Os presentes debateram os 70 itens condicionantes presentes no EIA-RIMA (Estudos de Impacto Ambiental – EIA e seu respectivo Relatório de Impacto Ambiental – RIMA) da obra. A existência de minas de carvão no município de Ortigueira, em propriedade da empresa Klabin, desconhecidas do IAP. Quando da construção da represa as minas serão inundadas. Os ambientalistas alegam que não há como medir o impacto ambiental nesse caso, devendo ser aplicado o princípio da precaução. O IAP ficou de avaliar o caso.

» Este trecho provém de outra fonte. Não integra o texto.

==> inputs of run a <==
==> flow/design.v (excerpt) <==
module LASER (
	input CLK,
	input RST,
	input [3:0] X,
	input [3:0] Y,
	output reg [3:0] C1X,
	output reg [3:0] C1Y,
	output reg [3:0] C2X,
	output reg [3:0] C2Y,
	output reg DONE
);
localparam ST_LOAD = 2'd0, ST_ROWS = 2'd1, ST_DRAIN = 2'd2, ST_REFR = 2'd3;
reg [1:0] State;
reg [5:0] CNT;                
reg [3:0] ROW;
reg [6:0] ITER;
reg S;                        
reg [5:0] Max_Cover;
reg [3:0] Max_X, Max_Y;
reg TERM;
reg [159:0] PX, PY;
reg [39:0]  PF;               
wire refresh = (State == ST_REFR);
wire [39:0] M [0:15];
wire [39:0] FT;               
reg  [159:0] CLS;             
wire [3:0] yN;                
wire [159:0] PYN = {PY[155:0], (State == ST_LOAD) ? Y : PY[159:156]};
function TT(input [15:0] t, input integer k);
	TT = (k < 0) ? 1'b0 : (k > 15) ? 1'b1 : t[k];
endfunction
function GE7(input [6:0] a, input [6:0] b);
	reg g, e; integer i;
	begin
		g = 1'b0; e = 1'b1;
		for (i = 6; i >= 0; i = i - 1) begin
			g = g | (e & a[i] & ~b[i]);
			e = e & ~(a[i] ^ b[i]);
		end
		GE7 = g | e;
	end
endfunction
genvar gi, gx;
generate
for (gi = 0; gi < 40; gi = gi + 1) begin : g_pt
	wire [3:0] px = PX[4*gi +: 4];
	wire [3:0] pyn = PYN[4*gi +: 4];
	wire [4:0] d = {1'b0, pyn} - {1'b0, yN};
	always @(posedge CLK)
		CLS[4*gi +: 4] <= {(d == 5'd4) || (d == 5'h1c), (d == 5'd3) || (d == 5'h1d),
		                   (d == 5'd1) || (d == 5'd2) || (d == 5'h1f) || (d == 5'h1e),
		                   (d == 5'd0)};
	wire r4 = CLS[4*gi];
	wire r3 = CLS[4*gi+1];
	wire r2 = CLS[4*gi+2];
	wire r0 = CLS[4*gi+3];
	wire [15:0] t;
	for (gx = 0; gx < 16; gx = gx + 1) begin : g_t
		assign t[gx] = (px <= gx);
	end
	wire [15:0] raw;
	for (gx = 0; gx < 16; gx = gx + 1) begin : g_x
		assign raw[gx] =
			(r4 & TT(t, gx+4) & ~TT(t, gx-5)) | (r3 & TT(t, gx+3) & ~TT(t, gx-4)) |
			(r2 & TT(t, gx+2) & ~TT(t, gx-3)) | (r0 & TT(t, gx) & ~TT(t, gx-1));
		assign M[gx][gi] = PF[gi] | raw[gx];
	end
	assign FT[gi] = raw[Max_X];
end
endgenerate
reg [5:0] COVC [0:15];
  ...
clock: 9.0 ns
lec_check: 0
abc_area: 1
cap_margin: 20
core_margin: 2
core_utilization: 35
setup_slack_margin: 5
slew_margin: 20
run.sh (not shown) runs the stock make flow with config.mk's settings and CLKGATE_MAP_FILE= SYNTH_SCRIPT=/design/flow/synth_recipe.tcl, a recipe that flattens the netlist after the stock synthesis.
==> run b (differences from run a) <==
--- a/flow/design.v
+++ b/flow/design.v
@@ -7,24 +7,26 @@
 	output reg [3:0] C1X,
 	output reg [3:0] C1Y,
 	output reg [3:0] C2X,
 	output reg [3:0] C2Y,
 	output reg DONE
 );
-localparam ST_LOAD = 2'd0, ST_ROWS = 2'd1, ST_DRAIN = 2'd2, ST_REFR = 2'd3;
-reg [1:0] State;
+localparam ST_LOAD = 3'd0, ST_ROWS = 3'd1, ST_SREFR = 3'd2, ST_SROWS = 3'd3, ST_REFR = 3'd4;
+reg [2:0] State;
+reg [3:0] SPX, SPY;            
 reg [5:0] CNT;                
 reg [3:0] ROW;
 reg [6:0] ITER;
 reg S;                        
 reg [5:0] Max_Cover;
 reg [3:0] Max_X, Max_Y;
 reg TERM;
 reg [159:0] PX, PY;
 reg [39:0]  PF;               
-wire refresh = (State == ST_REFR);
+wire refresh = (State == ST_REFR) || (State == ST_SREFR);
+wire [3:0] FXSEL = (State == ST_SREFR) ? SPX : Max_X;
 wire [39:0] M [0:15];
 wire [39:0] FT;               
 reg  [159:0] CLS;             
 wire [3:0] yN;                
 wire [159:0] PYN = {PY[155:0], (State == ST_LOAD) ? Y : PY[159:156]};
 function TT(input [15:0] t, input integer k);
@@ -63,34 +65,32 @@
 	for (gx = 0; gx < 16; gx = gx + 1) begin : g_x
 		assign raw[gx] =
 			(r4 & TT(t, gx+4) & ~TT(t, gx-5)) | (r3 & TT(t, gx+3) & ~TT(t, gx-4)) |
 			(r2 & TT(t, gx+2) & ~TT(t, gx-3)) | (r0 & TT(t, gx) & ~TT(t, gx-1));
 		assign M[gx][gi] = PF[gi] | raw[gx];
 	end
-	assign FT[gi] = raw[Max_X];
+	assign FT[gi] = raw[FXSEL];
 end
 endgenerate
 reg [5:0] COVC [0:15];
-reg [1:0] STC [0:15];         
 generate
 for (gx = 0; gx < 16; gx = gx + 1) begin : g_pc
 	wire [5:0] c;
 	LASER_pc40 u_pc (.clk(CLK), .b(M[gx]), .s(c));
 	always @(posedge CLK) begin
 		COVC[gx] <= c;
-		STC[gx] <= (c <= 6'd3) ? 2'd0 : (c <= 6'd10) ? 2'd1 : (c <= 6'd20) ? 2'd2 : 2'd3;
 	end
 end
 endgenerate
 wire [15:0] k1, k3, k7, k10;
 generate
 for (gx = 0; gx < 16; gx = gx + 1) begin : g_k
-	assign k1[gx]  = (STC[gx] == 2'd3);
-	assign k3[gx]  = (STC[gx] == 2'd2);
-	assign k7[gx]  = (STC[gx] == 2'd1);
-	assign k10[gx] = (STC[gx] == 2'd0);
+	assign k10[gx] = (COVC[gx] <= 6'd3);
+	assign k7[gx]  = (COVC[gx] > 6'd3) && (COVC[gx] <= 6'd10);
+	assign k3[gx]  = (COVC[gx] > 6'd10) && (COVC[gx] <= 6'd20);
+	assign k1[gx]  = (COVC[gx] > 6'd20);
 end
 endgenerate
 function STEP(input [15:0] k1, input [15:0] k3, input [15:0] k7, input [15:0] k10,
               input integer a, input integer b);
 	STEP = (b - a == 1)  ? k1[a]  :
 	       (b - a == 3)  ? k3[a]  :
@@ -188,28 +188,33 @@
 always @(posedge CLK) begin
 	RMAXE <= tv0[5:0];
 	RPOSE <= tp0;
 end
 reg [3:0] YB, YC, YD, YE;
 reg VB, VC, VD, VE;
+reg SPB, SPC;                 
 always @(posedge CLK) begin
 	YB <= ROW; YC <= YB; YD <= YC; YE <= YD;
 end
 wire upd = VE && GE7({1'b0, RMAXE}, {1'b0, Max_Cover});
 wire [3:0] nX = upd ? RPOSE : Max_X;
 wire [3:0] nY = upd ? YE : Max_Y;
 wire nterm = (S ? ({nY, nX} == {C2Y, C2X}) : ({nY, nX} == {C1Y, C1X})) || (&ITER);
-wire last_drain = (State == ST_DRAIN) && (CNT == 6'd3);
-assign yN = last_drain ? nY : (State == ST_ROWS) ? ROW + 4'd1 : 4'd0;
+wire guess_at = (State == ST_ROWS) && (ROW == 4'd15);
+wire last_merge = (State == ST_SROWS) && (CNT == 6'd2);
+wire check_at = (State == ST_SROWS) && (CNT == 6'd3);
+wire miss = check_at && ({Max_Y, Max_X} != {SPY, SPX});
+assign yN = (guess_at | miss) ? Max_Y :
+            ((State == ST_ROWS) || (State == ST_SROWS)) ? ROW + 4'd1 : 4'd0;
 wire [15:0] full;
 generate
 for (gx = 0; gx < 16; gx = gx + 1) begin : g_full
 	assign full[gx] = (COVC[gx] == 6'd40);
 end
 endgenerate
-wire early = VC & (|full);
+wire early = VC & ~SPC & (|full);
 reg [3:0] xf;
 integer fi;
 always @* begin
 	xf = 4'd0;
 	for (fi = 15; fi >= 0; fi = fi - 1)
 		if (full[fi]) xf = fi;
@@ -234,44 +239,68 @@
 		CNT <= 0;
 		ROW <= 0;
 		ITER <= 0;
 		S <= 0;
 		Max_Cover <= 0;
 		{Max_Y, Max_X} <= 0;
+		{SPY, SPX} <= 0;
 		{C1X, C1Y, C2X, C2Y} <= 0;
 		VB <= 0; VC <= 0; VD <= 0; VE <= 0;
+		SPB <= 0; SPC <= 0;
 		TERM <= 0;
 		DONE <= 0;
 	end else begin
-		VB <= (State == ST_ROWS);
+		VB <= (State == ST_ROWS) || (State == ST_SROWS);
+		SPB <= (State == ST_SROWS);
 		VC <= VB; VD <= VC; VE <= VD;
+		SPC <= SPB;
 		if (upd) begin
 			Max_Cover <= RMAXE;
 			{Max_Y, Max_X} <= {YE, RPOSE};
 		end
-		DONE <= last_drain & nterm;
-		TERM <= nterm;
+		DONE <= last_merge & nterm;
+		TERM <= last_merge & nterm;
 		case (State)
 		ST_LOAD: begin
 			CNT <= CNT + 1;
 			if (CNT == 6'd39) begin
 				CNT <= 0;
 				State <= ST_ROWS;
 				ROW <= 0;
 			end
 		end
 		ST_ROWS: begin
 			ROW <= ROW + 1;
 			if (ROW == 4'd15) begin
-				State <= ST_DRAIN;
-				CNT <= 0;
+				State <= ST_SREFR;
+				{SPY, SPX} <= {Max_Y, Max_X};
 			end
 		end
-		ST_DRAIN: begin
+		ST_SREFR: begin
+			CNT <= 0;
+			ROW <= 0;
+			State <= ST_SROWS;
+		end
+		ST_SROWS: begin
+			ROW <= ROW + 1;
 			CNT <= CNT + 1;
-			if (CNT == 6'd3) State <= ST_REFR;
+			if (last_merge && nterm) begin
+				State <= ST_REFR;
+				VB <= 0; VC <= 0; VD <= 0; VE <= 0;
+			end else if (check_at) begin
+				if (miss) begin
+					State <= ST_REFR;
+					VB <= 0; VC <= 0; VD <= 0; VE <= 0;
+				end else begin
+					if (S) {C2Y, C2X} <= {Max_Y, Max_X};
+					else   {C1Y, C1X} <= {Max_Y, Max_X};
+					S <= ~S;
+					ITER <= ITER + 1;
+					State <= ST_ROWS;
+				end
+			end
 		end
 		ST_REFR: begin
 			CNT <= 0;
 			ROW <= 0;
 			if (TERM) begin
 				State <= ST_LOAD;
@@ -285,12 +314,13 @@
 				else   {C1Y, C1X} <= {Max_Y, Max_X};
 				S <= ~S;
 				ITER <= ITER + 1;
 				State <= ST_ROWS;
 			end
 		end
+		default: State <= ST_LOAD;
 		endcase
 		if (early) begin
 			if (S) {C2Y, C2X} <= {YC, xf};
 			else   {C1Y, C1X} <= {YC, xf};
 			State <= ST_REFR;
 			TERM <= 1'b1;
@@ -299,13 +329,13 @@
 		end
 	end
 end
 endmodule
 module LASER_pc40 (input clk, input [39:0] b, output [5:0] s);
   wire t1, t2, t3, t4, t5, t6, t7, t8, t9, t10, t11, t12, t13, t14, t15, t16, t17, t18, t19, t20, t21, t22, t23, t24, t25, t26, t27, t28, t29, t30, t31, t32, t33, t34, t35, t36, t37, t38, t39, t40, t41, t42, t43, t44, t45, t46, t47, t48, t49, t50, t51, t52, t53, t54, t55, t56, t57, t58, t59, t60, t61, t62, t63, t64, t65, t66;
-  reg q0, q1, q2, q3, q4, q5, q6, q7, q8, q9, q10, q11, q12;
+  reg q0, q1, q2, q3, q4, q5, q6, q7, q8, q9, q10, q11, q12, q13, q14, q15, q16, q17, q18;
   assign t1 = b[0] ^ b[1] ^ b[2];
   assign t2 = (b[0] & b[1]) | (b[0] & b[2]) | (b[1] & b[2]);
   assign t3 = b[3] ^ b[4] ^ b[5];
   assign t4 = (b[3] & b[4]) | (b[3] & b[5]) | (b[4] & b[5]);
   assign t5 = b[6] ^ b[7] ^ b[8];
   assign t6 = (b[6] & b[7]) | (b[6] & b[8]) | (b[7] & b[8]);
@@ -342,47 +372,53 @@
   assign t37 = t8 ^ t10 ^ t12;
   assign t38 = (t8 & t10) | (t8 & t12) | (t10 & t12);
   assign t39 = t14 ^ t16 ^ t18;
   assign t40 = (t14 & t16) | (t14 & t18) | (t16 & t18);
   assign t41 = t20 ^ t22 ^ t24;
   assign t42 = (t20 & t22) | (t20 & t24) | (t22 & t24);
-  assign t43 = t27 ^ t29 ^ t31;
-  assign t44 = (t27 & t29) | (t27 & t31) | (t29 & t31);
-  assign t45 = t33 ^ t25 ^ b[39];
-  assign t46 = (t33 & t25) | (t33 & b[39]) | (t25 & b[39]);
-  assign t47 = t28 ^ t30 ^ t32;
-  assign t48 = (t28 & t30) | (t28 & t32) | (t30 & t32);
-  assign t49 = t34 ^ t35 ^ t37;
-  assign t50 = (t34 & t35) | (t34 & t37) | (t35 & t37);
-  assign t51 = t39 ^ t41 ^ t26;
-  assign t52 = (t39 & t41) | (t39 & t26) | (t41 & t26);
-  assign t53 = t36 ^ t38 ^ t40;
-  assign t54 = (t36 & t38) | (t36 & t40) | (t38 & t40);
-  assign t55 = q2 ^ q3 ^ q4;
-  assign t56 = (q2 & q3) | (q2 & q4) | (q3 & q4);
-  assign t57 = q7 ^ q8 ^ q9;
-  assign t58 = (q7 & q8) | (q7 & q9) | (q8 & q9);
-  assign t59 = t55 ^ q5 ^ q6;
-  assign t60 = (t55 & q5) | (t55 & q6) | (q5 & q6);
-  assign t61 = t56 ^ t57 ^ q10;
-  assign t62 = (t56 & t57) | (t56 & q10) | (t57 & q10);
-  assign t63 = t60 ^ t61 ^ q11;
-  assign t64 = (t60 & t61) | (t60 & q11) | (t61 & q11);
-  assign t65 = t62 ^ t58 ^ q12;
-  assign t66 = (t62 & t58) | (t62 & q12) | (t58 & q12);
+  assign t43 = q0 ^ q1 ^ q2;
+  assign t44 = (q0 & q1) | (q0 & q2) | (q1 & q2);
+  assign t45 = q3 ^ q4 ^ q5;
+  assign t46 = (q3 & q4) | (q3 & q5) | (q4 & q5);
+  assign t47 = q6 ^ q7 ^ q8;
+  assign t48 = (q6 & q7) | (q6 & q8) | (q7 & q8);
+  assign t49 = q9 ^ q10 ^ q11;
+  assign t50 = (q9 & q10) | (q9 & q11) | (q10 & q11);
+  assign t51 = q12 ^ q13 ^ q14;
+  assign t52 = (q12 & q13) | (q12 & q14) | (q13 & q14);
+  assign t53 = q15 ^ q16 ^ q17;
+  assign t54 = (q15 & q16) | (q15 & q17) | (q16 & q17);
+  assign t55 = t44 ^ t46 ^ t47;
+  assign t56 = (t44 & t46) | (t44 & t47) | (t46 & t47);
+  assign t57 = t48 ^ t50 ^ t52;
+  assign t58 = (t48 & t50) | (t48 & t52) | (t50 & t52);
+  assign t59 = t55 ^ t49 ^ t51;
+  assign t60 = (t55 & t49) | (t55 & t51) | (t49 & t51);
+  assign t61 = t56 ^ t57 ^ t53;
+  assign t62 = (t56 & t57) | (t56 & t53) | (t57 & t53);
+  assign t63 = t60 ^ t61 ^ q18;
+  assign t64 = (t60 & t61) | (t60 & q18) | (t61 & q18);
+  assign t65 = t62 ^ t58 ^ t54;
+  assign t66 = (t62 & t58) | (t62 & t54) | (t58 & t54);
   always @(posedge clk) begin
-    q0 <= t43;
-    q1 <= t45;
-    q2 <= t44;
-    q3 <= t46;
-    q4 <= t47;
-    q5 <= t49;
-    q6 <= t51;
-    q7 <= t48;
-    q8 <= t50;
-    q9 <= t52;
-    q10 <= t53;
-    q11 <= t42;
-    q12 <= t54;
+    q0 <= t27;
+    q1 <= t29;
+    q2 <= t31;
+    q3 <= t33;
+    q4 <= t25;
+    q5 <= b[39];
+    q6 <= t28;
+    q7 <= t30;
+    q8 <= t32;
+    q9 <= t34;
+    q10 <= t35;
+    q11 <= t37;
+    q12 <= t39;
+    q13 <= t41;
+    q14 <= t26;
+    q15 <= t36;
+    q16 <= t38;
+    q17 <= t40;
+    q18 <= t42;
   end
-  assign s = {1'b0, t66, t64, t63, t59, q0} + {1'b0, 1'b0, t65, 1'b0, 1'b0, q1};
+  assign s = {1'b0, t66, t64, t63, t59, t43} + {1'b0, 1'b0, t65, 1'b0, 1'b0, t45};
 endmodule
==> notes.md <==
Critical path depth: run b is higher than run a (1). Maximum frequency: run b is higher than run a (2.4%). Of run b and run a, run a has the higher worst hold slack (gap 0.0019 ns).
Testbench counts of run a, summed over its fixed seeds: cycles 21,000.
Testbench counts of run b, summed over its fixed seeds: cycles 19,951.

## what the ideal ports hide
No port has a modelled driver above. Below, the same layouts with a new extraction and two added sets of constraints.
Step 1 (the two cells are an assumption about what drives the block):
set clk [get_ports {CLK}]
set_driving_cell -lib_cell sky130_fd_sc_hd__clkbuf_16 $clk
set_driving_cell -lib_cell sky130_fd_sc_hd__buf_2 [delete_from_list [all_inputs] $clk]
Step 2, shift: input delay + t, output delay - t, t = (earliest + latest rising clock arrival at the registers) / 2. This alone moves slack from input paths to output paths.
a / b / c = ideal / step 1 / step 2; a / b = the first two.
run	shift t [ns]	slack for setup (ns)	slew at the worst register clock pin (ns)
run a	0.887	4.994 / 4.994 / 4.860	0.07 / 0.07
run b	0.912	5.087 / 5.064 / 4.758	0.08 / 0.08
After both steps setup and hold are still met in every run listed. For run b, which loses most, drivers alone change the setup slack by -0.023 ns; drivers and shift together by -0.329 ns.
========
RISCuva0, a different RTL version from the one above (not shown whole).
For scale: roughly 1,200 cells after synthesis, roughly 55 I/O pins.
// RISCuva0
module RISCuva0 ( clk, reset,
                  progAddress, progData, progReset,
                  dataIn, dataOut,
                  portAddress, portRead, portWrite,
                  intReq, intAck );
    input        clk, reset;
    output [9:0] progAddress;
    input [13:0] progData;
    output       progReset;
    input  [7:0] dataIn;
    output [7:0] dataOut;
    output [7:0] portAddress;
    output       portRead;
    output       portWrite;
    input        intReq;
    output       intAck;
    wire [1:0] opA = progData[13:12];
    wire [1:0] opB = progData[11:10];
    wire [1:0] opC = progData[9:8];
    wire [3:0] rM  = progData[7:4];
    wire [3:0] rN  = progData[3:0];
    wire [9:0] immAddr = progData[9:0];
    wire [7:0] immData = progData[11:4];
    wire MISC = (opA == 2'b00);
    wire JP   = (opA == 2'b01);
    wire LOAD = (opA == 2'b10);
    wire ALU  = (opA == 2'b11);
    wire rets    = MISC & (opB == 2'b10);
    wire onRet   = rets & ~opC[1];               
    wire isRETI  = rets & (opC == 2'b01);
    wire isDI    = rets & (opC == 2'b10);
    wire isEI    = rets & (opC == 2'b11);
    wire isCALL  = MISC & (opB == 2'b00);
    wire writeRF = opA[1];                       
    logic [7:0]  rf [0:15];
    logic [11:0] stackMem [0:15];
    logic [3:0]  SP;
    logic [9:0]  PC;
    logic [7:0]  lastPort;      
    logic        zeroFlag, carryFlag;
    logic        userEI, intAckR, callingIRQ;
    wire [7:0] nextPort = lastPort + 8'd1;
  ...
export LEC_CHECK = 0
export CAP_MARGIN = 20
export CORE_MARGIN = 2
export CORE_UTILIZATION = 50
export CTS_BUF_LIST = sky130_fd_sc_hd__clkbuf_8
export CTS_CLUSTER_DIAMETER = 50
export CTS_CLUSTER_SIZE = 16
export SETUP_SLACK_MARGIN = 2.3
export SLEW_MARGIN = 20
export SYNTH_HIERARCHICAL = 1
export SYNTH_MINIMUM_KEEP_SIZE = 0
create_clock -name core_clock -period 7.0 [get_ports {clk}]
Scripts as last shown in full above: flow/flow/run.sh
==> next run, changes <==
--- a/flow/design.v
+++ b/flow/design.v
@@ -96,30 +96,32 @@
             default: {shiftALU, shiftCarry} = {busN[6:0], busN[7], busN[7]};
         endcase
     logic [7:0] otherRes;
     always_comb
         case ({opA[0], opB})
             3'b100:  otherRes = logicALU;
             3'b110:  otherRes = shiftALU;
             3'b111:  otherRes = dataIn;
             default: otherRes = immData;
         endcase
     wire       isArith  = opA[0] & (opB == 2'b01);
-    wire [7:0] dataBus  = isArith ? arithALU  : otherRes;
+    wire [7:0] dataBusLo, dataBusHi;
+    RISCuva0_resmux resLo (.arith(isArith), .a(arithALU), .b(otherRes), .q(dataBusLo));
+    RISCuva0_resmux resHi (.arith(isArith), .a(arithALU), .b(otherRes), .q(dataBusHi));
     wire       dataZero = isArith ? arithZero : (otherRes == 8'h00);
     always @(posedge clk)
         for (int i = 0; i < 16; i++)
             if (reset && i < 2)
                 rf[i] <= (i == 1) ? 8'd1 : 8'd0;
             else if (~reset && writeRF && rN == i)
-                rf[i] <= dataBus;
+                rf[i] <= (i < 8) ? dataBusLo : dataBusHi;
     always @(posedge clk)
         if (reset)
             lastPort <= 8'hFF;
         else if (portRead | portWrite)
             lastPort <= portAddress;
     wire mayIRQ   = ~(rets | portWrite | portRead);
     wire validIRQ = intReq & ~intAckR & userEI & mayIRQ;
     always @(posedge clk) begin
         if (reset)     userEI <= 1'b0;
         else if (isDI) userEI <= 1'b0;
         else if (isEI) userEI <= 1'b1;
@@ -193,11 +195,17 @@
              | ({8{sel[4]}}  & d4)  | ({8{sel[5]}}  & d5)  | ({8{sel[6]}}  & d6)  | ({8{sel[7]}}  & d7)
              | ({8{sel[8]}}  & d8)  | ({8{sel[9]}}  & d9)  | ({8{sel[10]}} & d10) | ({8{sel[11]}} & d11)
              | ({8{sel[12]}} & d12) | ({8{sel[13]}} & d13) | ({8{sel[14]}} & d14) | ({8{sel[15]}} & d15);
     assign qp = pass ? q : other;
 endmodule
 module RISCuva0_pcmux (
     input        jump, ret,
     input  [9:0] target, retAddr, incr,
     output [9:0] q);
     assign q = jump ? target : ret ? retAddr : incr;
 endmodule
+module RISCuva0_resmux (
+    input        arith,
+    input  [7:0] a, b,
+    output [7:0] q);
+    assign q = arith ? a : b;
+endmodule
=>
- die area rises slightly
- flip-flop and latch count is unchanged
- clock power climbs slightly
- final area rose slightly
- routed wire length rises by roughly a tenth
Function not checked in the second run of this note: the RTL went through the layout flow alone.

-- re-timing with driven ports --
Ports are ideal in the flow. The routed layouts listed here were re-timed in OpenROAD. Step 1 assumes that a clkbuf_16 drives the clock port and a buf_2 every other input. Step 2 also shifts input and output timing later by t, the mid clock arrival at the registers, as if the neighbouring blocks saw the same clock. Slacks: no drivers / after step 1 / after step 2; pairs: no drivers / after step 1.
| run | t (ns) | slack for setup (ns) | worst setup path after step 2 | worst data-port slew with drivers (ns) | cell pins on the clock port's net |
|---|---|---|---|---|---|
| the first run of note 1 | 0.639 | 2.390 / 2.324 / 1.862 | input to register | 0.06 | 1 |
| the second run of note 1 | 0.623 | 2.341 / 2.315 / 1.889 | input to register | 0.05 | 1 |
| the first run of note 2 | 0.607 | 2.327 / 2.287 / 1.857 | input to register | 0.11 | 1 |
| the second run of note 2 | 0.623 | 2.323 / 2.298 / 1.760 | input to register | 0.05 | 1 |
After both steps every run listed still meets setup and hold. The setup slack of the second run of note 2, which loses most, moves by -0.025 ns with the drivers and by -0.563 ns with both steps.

Questionou-se também a ausência de estudo antropológico das comunidades indígenas que serão relocadas durante a construção da empresa, o que desrespeitaria normas federais.

 O presidente do IAP, Vitor Hugo Burko, garantiu que estudará as denúncias antes de emitir a licença de instalação, necessária para o andamento do processo.

 Nova audiência pública ficou agendada para o dia 24, no município de Londrina.